3b The Church could also compromise and water down the truth. It could be a huge “placebo pill.” It can gloss over sin, feed us with pious pap and bromides, dilute God’s Word with a constipation of thought and a diarrhoea of platitudes. In such a Church, there is no sin, we are all good. All we need is a wee bit of encouragement now and again, but we do not need to turn to God or even hear his call.  This was the philosophy of the Pharisees in the time of Jesus. We are righteous, whereas this Jesus he “eats with sinners and tax collectors”

4. Matthew was a sinner and so he welcomes Jesus and God’s mercy.

  • if we cannot acknowledge we are fallen, we cannot be picked up.
  • If we cannot say with the lepers, “unclean, unclean” we cannot be made clean
  • if we cannot with the haemorrhaging woman touch the cloak of Jesus, we will never be cured. And the worst possible scenario:
  • if we cannot attach ourselves with a Church that is a caring community with people like Martha and Mary, we will just be dead and tied up with bandages. We will never hear the words of Jesus, “Come forth. Untie him and set him free.”

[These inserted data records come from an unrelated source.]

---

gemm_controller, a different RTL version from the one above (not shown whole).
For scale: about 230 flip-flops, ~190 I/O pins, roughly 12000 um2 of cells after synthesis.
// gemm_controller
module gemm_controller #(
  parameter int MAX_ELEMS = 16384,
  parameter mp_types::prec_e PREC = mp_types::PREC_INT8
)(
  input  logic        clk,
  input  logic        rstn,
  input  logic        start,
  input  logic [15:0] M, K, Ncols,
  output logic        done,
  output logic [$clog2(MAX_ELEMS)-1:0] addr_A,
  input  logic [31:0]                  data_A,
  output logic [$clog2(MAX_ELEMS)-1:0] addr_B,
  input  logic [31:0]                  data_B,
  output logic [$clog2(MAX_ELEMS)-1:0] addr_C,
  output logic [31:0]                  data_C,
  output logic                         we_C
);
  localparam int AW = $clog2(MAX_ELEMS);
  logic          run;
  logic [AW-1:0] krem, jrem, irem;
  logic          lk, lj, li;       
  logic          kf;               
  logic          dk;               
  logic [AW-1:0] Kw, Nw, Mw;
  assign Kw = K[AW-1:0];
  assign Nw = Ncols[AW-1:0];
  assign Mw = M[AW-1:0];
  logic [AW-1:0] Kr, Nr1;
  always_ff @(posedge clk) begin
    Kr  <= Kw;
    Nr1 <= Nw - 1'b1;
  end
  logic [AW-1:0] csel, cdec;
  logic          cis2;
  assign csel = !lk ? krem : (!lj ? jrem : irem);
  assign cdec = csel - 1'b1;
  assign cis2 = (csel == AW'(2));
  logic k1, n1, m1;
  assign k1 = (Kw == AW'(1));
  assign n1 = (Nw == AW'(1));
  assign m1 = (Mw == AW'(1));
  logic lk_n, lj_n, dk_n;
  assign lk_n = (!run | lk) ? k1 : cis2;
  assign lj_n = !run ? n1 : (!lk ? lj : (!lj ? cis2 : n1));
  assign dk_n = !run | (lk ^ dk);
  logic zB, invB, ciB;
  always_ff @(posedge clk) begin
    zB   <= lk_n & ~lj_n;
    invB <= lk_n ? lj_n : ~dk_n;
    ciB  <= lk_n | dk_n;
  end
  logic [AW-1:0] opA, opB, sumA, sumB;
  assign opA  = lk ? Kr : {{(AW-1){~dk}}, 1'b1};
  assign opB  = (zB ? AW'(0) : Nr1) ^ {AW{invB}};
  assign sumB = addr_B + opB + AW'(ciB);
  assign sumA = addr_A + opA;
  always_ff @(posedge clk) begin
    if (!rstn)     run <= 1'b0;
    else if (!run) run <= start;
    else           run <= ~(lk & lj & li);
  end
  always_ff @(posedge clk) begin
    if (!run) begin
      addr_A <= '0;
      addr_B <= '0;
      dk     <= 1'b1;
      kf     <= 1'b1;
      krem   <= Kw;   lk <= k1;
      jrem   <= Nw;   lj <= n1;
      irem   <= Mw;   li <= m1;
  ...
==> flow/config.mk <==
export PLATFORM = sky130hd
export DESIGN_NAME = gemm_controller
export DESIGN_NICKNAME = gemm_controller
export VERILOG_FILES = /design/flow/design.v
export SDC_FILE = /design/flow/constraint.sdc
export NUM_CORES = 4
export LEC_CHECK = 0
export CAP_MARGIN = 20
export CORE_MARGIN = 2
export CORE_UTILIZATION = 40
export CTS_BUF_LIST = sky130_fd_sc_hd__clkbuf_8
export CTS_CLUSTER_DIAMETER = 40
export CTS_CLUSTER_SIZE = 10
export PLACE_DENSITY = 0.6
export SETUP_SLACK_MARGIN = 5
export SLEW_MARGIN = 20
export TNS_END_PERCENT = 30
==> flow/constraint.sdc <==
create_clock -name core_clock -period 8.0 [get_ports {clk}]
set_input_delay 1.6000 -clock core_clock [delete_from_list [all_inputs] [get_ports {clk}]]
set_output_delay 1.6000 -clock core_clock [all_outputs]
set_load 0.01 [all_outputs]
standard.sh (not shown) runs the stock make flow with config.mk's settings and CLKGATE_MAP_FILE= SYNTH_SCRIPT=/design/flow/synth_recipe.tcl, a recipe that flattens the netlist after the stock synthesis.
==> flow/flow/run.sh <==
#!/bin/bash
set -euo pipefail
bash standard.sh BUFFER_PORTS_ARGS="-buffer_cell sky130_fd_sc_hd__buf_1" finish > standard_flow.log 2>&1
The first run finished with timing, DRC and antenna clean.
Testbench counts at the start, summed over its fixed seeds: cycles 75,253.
Background: an optimization exercise with open tools, aiming at small area and a short achievable clock period. Do not read the settings as production practice.
The RTL was checked by simulation tests, not by an equivalence proof against the original design.
No activity file was given, so power comes from the tool's default toggle rates.

Setup of 04-07:
// Risc_V
module Risc_V(
    input  logic        clk,
    input  logic        rst,
    output logic [31:0] imem_addr,
    input  logic [31:0] imem_data,
    output logic [31:0] dmem_addr,
    output logic [31:0] dmem_wdata,
    output logic        dmem_we,
    output logic        dmem_re,
    input  logic [31:0] dmem_rdata,
    output logic        wb_we,
    output logic [4:0]  wb_rd,
    output logic [31:0] wb_data
);
clock: 8.0 ns
lec_check: 0
cap_margin: 20
core_margin: 2
core_utilization: 40
cts_cluster_diameter: 100
cts_cluster_size: 20
setup_slack_margin: 4.8
slew_margin: 20
tns_end_percent: 0
run.sh (not shown) runs the stock make flow with config.mk's settings and CLKGATE_MAP_FILE= SYNTH_SCRIPT=/design/flow/synth_recipe.tcl, a recipe that flattens the netlist after the stock synthesis.
Edits applied to the flow inputs when going from 04-07 to 07-10:
-- flow/design.v --
<<< 04-07, line 44
    assign negative = Result[31];
endmodule
module Opcode_decode(
    input  logic [6:0] opcode,
    output logic [4:0] cls        
);
    assign cls = {opcode == 7'h63, opcode == 7'h23, opcode == 7'h03,
                  opcode == 7'h13, opcode == 7'h33};
endmodule
module Control_Unit(
    input  logic [4:0] cls,
    output logic       branch,
    output logic       mem_read,
>>> 07-10, line 44
    assign negative = Result[31];
endmodule
module Control_Unit(
    input  logic [6:0] opcode,
    output logic       branch,
    output logic       mem_read,
<<< 04-07, line 63
);
    logic r, i, l, s, b;
    assign {b, s, l, i, r} = cls;
    assign branch          = b;
    assign mem_read        = l;
>>> 07-10, line 56
);
    logic r, i, l, s, b;
    assign r = (opcode == 7'h33);
    assign i = (opcode == 7'h13);
    assign l = (opcode == 7'h03);
    assign s = (opcode == 7'h23);
    assign b = (opcode == 7'h63);
    assign branch          = b;
    assign mem_read        = l;
<<< 04-07, line 177
    logic [3:0]  r1hi, r2hi;              
    logic [7:0]  r1lo, r2lo;
    logic [4:0]  cls1;                    
    logic        rw2, mtr2, src2, br2, mr2, mw2, ld2;
    logic [1:0]  aluop2;
>>> 07-10, line 174
    logic [3:0]  r1hi, r2hi;              
    logic [7:0]  r1lo, r2lo;
    logic        rw2, mtr2, src2, br2, mr2, mw2, ld2;
    logic [1:0]  aluop2;
<<< 04-07, line 194
    logic [4:0]  rd4;
    logic [31:0] wd4;
    logic [4:0] cls0;
    Opcode_decode opcode_decode_inst (.opcode(imem_data[6:0]), .cls(cls0));
    logic       br1, mr1, mtr1, mw1, src1, rw1, st1;
    logic [1:0] aluop1;
    Control_Unit control_unit_inst (
        .cls(cls1), .branch(br1), .mem_read(mr1), .mem_to_register(mtr1),
        .ALU_op(aluop1), .mem_write(mw1), .ALU_src(src1), .Reg_write(rw1),
        .is_store(st1)
>>> 07-10, line 190
    logic [4:0]  rd4;
    logic [31:0] wd4;
    logic       br1, mr1, mtr1, mw1, src1, rw1, st1;
    logic [1:0] aluop1;
    Control_Unit control_unit_inst (
        .opcode(ir1[6:0]), .branch(br1), .mem_read(mr1), .mem_to_register(mtr1),
        .ALU_op(aluop1), .mem_write(mw1), .ALU_src(src1), .Reg_write(rw1),
        .is_store(st1)
<<< 04-07, line 215
    assign stall = stall_q;               
    logic stall_n;
    assign stall_n = ~stall & ~flush & mr1 & ~cls0[3] &
                     ((rd1 == imem_data[19:15]) | (rd1 == imem_data[24:20]));
    logic [31:0] rf1, rf2;
>>> 07-10, line 209
    assign stall = stall_q;               
    logic stall_n;
    assign stall_n = ~stall & ~flush & mr1 & (imem_data[6:0] != 7'h23) &
                     ((rd1 == imem_data[19:15]) | (rd1 == imem_data[24:20]));
    logic [31:0] rf1, rf2;
<<< 04-07, line 300
        if (rst) begin
            ir1 <= 32'b0;
            cls1 <= 5'b0;
            r1hi <= 4'b0001; r1lo <= 8'b00000001;
            r2hi <= 4'b0001; r2lo <= 8'b00000001;
>>> 07-10, line 294
        if (rst) begin
            ir1 <= 32'b0;
            r1hi <= 4'b0001; r1lo <= 8'b00000001;
            r2hi <= 4'b0001; r2lo <= 8'b00000001;
<<< 04-07, line 317
            if (!stall) begin
                ir1  <= flush ? 32'b0 : imem_data;
                cls1 <= flush ? 5'b0 : cls0;
                r1hi <= flush ? 4'b0001 : 4'b0001 << imem_data[19:18];
                r1lo <= flush ? 8'b00000001 : 8'b00000001 << imem_data[17:15];
>>> 07-10, line 310
            if (!stall) begin
                ir1  <= flush ? 32'b0 : imem_data;
                r1hi <= flush ? 4'b0001 : 4'b0001 << imem_data[19:18];
                r1lo <= flush ? 8'b00000001 : 8'b00000001 << imem_data[17:15];
- Sort 04-07 and 07-10 by sequential fraction of the synthesis area, descending, and 07-10 comes first.
- Going from 04-07 to 07-10, overall routed net length decreased 1.7%; synthesized area roughly the same; sequential power lower.
- Looking at final cell count, 07-10 sits below 04-07.
- Cmp 07-10 vs 04-07: share of the clock period used by the worst path higher in 07-10
- Synthesized cell count went down slightly going from 04-07 to 07-10.
- Going from 04-07 to 07-10, sequential portion of the cell area now sits higher; area of all placed cells without fillers now sits lower.
- 07-10 vs 04-07 on synthesis-to-layout area growth: 07-10 is the lower one.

5. The Church today is centred around the Eucharistic Table. Jesus did most of his healing and invitations at table and during meals.

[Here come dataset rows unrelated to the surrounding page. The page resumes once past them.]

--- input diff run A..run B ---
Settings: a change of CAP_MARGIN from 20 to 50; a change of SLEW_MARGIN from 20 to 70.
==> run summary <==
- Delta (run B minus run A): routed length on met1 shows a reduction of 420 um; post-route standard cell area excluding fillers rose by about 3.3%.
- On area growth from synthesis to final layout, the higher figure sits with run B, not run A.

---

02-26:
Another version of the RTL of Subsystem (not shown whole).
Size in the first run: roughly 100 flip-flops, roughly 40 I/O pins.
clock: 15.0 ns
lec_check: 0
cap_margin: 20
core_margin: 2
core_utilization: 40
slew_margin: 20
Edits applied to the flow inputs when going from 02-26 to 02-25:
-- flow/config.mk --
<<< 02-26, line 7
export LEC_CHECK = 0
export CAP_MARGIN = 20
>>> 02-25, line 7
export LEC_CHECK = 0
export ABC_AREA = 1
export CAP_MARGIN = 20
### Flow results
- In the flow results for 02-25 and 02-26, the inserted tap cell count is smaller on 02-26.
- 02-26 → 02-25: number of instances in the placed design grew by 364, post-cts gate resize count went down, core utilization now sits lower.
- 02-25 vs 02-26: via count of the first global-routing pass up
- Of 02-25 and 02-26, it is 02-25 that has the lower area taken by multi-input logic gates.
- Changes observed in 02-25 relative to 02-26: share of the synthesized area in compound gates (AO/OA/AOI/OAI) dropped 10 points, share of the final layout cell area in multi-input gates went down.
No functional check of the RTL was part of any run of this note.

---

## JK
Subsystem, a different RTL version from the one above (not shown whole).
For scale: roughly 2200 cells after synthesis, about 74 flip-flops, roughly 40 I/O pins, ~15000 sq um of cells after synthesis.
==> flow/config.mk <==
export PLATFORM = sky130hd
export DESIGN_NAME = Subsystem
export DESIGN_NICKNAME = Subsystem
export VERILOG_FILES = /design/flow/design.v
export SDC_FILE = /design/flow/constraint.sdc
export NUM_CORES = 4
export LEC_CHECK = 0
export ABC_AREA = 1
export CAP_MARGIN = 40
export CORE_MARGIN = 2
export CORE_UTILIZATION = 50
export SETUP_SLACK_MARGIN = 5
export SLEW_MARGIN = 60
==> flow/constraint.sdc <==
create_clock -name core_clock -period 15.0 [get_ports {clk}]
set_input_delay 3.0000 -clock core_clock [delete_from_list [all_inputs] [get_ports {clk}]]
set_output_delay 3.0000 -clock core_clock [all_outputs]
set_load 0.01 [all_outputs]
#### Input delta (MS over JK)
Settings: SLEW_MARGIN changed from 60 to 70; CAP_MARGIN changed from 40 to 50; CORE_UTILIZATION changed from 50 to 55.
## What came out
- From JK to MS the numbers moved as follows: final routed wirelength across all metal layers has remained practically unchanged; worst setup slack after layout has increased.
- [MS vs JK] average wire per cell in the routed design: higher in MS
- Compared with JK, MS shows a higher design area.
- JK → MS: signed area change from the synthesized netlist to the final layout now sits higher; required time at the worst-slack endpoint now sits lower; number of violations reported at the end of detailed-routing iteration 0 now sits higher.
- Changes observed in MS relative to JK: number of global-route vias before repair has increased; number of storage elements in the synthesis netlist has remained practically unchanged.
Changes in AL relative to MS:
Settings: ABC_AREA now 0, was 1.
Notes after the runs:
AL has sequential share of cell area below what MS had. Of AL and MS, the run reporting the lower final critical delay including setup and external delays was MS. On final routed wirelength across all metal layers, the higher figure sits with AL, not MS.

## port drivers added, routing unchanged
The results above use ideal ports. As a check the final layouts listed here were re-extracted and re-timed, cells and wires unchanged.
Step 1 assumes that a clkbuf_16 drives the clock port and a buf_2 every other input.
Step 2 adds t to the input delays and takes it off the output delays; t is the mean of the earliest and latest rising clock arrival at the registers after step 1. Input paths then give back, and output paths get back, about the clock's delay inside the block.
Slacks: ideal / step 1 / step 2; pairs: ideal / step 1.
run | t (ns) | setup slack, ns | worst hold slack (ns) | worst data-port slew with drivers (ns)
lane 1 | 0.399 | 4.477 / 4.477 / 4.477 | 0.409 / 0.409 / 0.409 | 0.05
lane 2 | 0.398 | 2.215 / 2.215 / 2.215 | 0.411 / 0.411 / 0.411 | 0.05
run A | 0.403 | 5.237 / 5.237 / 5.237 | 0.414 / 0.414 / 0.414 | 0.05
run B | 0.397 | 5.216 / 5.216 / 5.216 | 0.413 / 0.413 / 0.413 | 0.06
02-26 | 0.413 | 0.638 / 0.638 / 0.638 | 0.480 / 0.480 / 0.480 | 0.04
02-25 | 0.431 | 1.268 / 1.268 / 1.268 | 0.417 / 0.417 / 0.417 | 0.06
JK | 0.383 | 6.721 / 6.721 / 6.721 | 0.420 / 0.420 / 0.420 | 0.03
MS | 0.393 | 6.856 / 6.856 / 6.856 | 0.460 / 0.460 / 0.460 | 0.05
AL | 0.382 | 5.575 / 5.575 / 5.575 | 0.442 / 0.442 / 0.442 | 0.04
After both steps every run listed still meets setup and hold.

  • At the Wedding feast of Cana, he opened the eyes of the Apostles. They believed.
  • At the Miracle of the Loaves and fishes, he offered the believers the Bread of life and the Cup of eternal salvation
  • At the house of Simon the Leper, the sinful woman was forgiven her sins and cured, will Simon the Leper remained in his sickness, because he did not see the need to be cured.
  • At the Last Supper, Jesus gave his Apostles, not only the Bread of life, but also a chance to be a part of his own divinity. I am the Vine, you are the branches. Abide in me.

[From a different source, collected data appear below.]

Background: an optimization exercise with open tools, aiming at small area. Do not read the settings as production practice. Function was checked by simulation only, so behaviour that the tests miss may differ from the original. Power and IR drop assume default switching activity.

== old ==
==> flow/design.v <==
module i2c_controller #(
    parameter SCL_DIV = 60
)  (
    input clk_i,
    input reset_i,
    output sda_o,
    output scl_o,
    input sda_i,
    output [11:0] imem_addr_o,
    input [15:0] imem_data_i,
    output [11:0] read_tag_o,
    output [7:0] read_data_o,
    output read_data_valid_o,
    output nak_o,
    output nak_valid_o,
    output logic [5:0] trigger_o,
    input [5:0] trigger_i
);
    localparam CW = 6;   
    localparam [CW-1:0] C_LAST = SCL_DIV - 1;
    localparam [CW-1:0] C_FELL = 1;
    localparam [CW-1:0] C_ROSE = (SCL_DIV >> 1) + 1;
    localparam [CW-1:0] C_IDLE = (SCL_DIV >> 1) + 2;
    localparam [2:0] T_IDLE = 3'd0, T_ARMED = 3'd1, T_PRE = 3'd2, T_START = 3'd3,
                     T_TXRX = 3'd4, T_TREG = 3'd5, T_TRS = 3'd6, T_TSTOP = 3'd7;
    logic [CW-1:0] cnt;
    logic [2:0] tstate;
    logic [3:0] bit_addr;
    logic sda, scl, scn;
    logic mode;              
    logic [1:0] fec;         
    logic rdack;
    logic [7:0] wr;          
    logic [7:0] rd;          
    logic tx_ev;             
    logic ev_o;              
    wire fell = (cnt == C_FELL);
    wire rose = (cnt == C_ROSE);
    wire ready = (tstate[2:1] == 2'b00);
    assign sda_o = sda;
    assign scl_o = scl;
    assign read_data_o = rd;
    assign nak_o = wr[0];
    assign read_data_valid_o = ev_o & mode;
    assign nak_valid_o = ev_o & ~mode;
    localparam [2:0] C_FETCH = 3'd0, C_DECODE = 3'd1, C_XF = 3'd2, C_XE = 3'd3,
                     C_CB = 3'd4, C_WAIT = 3'd5;
    logic [2:0] cstate;
    logic [11:0] pc;
    logic [15:0] ir;
    logic [15:0] arg;
    logic zflag;
    logic hit;
    logic [11:0] read_tag;
    assign imem_addr_o = pc;
    assign read_tag_o = read_tag;
    wire [3:0] op = ir[15:12];
    wire dec = (cstate == C_DECODE);
    wire xe_go = (cstate == C_XE) && ready;
    wire last = (ir[7:0] == 8'd1);
    wire n_zero = (ir[7:0] == 8'd0);
    wire imem_zero = (imem_data_i == 16'd0);
    logic tick;
    always_comb begin
        tick = 1'b1;
        for (int i = 0; i < 15; i++)
            if (i < ir[11:8]) tick = tick & arg[i];
    end
    wire wait_done = n_zero | (last & tick);
    wire cb_ok = &((rd & arg[7:0]) | ~arg[7:0]) & &((~rd & arg[15:8]) | ~arg[15:8]);
    wire jrel = dec && (op == 4'b1001);
    wire jabs = (dec && (op == 4'b1000)) || ((cstate == C_CB) && !cb_ok);
    wire ld_arg = (dec && (op == 4'b1010) && ready) ||
                  ((cstate == C_XF) && !ir[13] && !ir[10]);
    wire pc_inc = (cstate == C_FETCH) || ld_arg;
    wire [11:0] pc_sum = pc + (jrel ? ir[11:0] : 12'd1);
    logic [15:0] ir_d;
    always_comb begin
        ir_d = ir;
        if (cstate == C_FETCH) ir_d = imem_data_i;
        else begin
            if (xe_go) ir_d[13] = ~ir[13];
            if ((xe_go && !n_zero) || ((cstate == C_WAIT) && tick)) ir_d[7:0] = ir[7:0] - 8'd1;
        end
    end
    wire set_tag = (cstate == C_FETCH) && (op == 4'b0001);
    always_ff @(posedge clk_i) begin
        ir <= ir_d;
        hit <= |(ir_d[5:0] & trigger_i) | |(ir_d[11:6] & ~trigger_i);
        ev_o <= tx_ev;
        if (jabs) pc <= ir[11:0];
        else if (pc_inc || jrel) pc <= pc_sum;
        if (ld_arg) begin
            arg <= imem_data_i;
            zflag <= imem_zero;
        end
        if (dec && (op == 4'b0100)) begin
            arg <= '0;
            zflag <= n_zero;
        end
        if (cstate == C_WAIT) arg[14:0] <= arg[14:0] + 15'd1;
        case (cstate)
            C_FETCH: cstate <= C_DECODE;
            C_DECODE: begin
                case (op)
                    4'b0000: cstate <= C_XF;
                    4'b0001: if (ready) cstate <= C_FETCH;
                    4'b0100: cstate <= zflag ? C_FETCH : C_WAIT;
                    4'b0101: if (hit) cstate <= C_FETCH;
                    4'b0110: begin
                        trigger_o <= ir[5:0];
                        cstate <= C_FETCH;
                    end
                    4'b1010: if (ready) cstate <= C_CB;
                    default: cstate <= C_FETCH;
                endcase
            end
            C_XF: cstate <= C_XE;
            C_XE: if (ready) cstate <= last ? C_FETCH : C_XF;
            C_CB: cstate <= C_FETCH;
            C_WAIT: if (wait_done) cstate <= C_FETCH;
            default: cstate <= C_FETCH;
        endcase
        if (!tx_ev) begin
            if (reset_i) read_tag <= '0;
            else if (set_tag) read_tag <= ir[11:0];
            else if (read_data_valid_o) read_tag <= read_tag + 12'd1;
        end
        if (reset_i) begin
            pc <= '0;
            cstate <= C_FETCH;
            trigger_o <= '0;
        end
    end
    always_ff @(posedge clk_i) begin
        cnt <= (cnt == C_LAST) ? '0 : cnt + 1'b1;
        tx_ev <= 1'b0;
        if (xe_go) begin
            mode <= ir[10];
            if (last) begin
                if (ir[9:8] != 2'b11) fec <= ir[9:8];
                rdack <= ~ir[11];
            end else begin
                fec <= 2'b00;
                rdack <= 1'b1;
            end
            wr <= ir[13] ? arg[7:0] : arg[15:8];
            tstate <= T_ARMED;
        end
        case (tstate)
            T_IDLE: scl <= scn;
            T_ARMED: begin
                scl <= scn;
                tstate <= T_PRE;
            end
            T_PRE: if (fell) tstate <= T_START;
            T_START: if (rose) begin
                sda <= 1'b0;
                tstate <= T_TXRX;
                bit_addr <= '0;
            end
            T_TXRX: begin
                if (fell) begin
                    scl <= 1'b0;
                    if (bit_addr[3]) sda <= ~(mode & rdack);
                    else sda <= mode | wr[7];
                    if (mode && (bit_addr == 4'd9)) tx_ev <= 1'b1;
                end
                if (rose) begin
                    if (bit_addr == 4'd9) begin
                        case (fec)
                            2'b00: tstate <= T_TREG;
                            2'b01: tstate <= T_TRS;
                            2'b10: tstate <= T_TSTOP;
                            default: ;
                        endcase
                        bit_addr <= '0;
                    end else begin
                        scl <= 1'b1;
                        bit_addr <= bit_addr + 1'b1;
                        if (!mode) wr <= {wr[6:0], sda_i};
                        else if (!bit_addr[3]) rd <= {rd[6:0], sda_i};
                        if (!mode && bit_addr[3]) tx_ev <= 1'b1;
                    end
                end
            end
            T_TREG: begin
                scl <= 1'b0;
                sda <= 1'b1;
                if (fell) bit_addr <= bit_addr + 1'b1;
                if ((cnt == C_IDLE) && bit_addr[0]) begin
                    scn <= 1'b0;
                    tstate <= T_IDLE;
                end
            end
            T_TRS: begin
                if (fell) begin
                    bit_addr <= bit_addr + 1'b1;
                    sda <= (bit_addr >= 4'd1);
                    scl <= (bit_addr >= 4'd2);
                end
                if (rose && (bit_addr == 4'd2)) begin
                    scn <= 1'b1;
                    tstate <= T_IDLE;
                end
            end
            T_TSTOP: begin
                if (fell) begin
                    bit_addr <= bit_addr + 1'b1;
                    if (bit_addr == 4'd0) scl <= 1'b0;
                    sda <= (bit_addr >= 4'd2);
                end
                if (rose) begin
                    scl <= 1'b1;
                    if (bit_addr == 4'd2) begin
                        scn <= 1'b1;
                        tstate <= T_IDLE;
                        sda <= 1'b1;
                    end
                end
            end
        endcase
        if (reset_i) begin
            cnt <= '0;
            tstate <= T_IDLE;
            sda <= 1'b1;
            scl <= 1'b1;
            scn <= 1'b1;
        end
    end
endmodule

6. We see ads on TV with suffering and starving children from Africa and India. They are brown and black children. Needless to say, we cannot see our own faces in those children, - Wrong country, wrong colour. And yet we have a deeper starvation, a deeper emaciation, a deeper malnutrition.  We need grace, we need forgiveness, we need healing, we need the Bread of life.

We say poor kids, we send them a cheque if we feel generous, or we switch channels until the ball game comes on again. We should freeze that picture and say that is “my soul” - and because I can see myself there, I should rejoice, because Jesus is saying to me, “come follow.” - I will eat with you today. Come as you are. I will provide you with a robe for the banquet.